**Activity**
In the listing below, find the line containing "assign o_sel[j] = i_div" and the line containing "assign is_srl = valid & (op[3:0] == 4'h8);". Repeat exactly those two lines and every line between them, nothing more.

=== Begin Enclosure ===

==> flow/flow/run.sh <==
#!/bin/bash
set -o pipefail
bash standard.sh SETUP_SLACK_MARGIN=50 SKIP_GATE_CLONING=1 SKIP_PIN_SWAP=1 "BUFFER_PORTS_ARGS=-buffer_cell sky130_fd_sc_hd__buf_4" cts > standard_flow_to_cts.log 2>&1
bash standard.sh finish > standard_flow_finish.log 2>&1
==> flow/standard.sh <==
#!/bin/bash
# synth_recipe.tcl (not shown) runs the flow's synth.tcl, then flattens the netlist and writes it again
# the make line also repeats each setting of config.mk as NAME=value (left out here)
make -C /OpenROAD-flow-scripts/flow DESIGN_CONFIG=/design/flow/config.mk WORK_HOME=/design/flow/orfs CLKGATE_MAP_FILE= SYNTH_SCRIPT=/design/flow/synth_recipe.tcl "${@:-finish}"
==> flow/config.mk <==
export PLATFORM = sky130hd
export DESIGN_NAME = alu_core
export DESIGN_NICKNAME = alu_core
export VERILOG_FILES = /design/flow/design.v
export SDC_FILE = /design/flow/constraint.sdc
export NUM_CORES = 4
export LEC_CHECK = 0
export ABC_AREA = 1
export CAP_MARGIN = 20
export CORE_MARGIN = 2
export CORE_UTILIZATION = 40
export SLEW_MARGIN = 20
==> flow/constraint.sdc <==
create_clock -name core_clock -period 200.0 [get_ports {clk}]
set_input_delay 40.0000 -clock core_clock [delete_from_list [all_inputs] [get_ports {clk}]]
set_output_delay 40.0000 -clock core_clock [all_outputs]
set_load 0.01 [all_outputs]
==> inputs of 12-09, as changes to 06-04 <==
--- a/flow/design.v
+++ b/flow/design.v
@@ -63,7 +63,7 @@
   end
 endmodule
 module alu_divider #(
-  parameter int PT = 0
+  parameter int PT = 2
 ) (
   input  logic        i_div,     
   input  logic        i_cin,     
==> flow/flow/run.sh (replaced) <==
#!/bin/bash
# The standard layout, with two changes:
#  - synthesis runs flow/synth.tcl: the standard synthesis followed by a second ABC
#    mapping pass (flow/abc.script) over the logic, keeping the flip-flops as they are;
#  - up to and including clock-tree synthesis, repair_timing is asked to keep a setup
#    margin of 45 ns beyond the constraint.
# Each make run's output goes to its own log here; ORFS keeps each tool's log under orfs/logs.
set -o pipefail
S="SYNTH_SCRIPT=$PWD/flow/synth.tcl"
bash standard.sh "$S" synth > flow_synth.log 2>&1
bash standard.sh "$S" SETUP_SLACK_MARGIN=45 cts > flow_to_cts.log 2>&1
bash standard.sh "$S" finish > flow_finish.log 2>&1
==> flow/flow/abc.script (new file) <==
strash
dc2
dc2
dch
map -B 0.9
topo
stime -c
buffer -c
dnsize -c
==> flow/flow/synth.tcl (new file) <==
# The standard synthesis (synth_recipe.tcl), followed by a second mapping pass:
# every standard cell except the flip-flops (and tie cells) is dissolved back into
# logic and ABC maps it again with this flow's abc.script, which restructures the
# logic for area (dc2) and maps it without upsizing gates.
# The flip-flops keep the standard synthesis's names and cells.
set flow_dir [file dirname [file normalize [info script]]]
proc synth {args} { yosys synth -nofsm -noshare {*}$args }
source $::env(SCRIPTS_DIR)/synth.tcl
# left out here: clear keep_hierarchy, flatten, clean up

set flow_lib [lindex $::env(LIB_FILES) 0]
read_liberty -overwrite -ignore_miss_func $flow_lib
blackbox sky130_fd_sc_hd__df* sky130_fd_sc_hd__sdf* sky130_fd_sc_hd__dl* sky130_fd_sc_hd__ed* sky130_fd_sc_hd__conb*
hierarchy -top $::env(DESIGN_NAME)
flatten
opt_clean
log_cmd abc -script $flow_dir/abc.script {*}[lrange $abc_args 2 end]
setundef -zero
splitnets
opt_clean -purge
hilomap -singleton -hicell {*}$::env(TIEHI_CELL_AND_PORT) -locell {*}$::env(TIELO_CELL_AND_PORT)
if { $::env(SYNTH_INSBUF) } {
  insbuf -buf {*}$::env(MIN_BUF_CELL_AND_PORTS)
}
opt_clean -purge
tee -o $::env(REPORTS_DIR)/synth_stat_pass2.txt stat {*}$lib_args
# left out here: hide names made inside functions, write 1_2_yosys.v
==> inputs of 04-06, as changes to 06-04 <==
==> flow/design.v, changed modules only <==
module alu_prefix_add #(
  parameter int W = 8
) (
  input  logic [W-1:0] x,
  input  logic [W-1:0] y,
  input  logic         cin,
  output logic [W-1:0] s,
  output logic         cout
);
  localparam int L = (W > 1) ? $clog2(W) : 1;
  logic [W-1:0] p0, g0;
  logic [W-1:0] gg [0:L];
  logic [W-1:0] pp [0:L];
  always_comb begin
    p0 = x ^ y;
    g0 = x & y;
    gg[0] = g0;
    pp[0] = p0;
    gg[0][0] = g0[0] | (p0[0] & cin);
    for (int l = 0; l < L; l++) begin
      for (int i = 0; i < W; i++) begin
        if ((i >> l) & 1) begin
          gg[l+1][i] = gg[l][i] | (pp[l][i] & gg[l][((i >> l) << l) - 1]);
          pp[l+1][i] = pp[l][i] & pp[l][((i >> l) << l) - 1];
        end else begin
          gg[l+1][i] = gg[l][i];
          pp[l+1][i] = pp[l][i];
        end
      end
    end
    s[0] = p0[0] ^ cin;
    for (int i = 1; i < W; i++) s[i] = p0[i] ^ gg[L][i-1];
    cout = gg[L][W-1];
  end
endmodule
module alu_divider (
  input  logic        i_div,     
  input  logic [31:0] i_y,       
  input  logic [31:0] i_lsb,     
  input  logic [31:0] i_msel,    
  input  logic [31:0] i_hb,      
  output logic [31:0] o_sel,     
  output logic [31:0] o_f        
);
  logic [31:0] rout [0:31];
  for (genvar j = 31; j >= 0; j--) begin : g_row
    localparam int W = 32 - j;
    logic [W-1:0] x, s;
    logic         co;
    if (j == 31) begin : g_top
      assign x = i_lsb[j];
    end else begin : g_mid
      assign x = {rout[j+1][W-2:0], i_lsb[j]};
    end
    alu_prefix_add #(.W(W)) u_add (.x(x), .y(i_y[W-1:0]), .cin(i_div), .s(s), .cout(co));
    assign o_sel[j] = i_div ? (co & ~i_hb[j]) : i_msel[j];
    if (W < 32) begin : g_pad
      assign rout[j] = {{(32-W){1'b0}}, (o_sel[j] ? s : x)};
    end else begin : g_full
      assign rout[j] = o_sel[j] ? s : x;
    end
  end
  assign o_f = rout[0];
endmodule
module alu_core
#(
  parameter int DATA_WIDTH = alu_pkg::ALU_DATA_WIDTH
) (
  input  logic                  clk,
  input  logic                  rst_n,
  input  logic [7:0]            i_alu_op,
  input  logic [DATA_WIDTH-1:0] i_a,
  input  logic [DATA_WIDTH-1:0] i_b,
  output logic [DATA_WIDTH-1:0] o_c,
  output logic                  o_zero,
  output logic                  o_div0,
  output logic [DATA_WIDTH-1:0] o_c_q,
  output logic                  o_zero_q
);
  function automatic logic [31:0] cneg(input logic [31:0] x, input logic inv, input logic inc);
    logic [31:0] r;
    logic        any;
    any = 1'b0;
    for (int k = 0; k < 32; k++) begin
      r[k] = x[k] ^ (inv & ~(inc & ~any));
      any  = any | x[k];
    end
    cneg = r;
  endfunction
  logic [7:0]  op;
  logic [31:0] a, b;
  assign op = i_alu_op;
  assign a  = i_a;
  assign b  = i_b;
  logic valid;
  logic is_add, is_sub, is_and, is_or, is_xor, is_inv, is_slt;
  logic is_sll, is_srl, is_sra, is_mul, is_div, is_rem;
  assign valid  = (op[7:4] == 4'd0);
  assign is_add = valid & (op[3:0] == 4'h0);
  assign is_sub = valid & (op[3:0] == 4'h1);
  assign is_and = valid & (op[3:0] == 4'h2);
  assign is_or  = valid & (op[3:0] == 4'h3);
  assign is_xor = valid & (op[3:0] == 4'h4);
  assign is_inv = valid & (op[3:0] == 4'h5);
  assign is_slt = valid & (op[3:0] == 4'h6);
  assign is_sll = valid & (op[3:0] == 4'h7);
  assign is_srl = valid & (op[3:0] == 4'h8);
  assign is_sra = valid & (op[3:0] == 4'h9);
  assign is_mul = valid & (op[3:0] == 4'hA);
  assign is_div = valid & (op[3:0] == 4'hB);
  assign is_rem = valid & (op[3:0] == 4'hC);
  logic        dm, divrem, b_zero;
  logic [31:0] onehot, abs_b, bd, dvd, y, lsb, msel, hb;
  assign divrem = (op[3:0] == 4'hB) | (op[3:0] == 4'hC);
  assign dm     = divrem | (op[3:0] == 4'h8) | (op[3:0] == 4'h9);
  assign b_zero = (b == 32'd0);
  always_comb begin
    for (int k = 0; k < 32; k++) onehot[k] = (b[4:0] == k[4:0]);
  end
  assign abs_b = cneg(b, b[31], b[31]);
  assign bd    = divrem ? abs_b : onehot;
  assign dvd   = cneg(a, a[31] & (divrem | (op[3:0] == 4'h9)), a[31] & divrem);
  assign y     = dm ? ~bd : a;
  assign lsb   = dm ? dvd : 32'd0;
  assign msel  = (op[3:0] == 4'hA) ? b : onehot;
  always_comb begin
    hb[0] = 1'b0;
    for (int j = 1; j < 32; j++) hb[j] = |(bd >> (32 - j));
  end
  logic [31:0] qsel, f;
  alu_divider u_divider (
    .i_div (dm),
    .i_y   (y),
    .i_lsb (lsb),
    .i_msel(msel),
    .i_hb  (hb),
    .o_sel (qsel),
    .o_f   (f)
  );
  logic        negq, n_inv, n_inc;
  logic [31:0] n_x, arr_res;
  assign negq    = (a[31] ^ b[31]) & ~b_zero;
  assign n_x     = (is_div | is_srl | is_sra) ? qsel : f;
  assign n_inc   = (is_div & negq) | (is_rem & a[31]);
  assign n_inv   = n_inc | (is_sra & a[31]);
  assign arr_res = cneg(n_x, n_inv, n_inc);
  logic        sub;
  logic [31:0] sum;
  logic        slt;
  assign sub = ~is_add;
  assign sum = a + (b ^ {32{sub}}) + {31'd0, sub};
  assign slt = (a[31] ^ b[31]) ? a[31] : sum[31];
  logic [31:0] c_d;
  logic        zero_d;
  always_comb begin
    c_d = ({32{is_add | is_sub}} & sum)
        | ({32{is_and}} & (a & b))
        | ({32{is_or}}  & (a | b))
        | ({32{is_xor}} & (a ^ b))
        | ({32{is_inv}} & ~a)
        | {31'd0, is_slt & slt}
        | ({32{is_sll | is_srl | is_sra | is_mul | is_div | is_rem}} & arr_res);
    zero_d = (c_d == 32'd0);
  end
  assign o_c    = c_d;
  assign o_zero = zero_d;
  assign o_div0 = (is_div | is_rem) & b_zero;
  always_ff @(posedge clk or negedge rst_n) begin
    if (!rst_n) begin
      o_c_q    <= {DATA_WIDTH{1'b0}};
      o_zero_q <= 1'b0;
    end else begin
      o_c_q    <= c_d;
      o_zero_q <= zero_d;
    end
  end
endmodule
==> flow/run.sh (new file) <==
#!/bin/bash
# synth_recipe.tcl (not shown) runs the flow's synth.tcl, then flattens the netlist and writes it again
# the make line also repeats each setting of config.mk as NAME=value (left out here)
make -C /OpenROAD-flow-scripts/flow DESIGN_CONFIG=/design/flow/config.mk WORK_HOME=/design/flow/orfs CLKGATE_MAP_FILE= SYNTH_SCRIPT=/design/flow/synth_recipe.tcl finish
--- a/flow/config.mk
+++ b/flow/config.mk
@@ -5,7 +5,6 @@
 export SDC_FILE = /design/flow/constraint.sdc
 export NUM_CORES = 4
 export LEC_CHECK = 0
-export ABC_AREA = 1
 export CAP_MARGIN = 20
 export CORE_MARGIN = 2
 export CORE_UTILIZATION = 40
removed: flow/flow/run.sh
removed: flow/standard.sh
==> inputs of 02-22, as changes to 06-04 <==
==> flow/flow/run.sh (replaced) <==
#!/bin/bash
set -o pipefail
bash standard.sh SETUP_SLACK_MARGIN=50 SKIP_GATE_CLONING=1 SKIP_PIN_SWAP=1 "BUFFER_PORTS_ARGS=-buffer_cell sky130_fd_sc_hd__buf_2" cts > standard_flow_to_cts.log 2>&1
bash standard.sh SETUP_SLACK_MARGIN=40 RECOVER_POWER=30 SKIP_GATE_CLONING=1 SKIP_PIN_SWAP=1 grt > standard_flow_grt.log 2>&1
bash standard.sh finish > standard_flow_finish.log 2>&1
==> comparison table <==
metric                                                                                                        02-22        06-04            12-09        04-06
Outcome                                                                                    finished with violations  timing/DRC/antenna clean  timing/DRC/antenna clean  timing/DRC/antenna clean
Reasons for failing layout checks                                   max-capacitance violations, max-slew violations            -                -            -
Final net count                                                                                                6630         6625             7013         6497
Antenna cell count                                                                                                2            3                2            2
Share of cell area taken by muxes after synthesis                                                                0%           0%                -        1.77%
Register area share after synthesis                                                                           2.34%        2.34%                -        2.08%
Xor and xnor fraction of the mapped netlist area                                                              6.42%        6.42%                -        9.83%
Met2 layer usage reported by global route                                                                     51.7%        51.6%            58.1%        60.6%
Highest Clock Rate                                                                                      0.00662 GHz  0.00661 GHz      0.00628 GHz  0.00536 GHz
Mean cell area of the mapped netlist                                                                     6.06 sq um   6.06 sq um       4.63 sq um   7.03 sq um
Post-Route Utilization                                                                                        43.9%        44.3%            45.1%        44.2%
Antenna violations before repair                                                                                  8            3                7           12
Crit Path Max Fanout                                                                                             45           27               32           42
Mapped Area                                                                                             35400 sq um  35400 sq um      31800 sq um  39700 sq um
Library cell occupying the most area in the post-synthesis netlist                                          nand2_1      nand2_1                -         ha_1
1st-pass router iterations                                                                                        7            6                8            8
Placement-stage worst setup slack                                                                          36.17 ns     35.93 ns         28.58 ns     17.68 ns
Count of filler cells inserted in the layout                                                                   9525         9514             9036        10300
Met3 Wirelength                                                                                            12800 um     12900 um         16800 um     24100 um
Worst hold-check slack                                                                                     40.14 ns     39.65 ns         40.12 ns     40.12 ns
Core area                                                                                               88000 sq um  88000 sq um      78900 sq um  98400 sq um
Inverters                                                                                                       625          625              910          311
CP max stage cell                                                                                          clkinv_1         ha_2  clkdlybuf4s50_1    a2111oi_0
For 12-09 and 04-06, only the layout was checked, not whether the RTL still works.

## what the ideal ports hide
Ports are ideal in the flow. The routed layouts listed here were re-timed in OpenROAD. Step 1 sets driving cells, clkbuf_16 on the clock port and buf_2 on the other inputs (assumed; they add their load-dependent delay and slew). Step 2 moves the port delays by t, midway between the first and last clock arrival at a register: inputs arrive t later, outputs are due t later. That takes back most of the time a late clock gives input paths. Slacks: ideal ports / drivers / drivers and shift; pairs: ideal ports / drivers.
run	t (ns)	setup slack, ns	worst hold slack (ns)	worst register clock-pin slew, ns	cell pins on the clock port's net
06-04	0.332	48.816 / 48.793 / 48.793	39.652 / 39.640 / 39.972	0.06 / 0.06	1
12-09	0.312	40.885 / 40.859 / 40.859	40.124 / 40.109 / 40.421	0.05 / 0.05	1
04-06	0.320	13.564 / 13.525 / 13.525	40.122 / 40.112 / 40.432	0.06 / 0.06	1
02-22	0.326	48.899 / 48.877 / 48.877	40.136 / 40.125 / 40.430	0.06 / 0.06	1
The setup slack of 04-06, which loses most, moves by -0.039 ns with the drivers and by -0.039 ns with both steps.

=== End Enclosure ===

**Expected output**
    assign o_sel[j] = i_div ? (co & ~i_hb[j]) : i_msel[j];
    if (W < 32) begin : g_pad
      assign rout[j] = {{(32-W){1'b0}}, (o_sel[j] ? s : x)};
    end else begin : g_full
      assign rout[j] = o_sel[j] ? s : x;
    end
  end
  assign o_f = rout[0];
endmodule
module alu_core
#(
  parameter int DATA_WIDTH = alu_pkg::ALU_DATA_WIDTH
) (
  input  logic                  clk,
  input  logic                  rst_n,
  input  logic [7:0]            i_alu_op,
  input  logic [DATA_WIDTH-1:0] i_a,
  input  logic [DATA_WIDTH-1:0] i_b,
  output logic [DATA_WIDTH-1:0] o_c,
  output logic                  o_zero,
  output logic                  o_div0,
  output logic [DATA_WIDTH-1:0] o_c_q,
  output logic                  o_zero_q
);
  function automatic logic [31:0] cneg(input logic [31:0] x, input logic inv, input logic inc);
    logic [31:0] r;
    logic        any;
    any = 1'b0;
    for (int k = 0; k < 32; k++) begin
      r[k] = x[k] ^ (inv & ~(inc & ~any));
      any  = any | x[k];
    end
    cneg = r;
  endfunction
  logic [7:0]  op;
  logic [31:0] a, b;
  assign op = i_alu_op;
  assign a  = i_a;
  assign b  = i_b;
  logic valid;
  logic is_add, is_sub, is_and, is_or, is_xor, is_inv, is_slt;
  logic is_sll, is_srl, is_sra, is_mul, is_div, is_rem;
  assign valid  = (op[7:4] == 4'd0);
  assign is_add = valid & (op[3:0] == 4'h0);
  assign is_sub = valid & (op[3:0] == 4'h1);
  assign is_and = valid & (op[3:0] == 4'h2);
  assign is_or  = valid & (op[3:0] == 4'h3);
  assign is_xor = valid & (op[3:0] == 4'h4);
  assign is_inv = valid & (op[3:0] == 4'h5);
  assign is_slt = valid & (op[3:0] == 4'h6);
  assign is_sll = valid & (op[3:0] == 4'h7);
  assign is_srl = valid & (op[3:0] == 4'h8);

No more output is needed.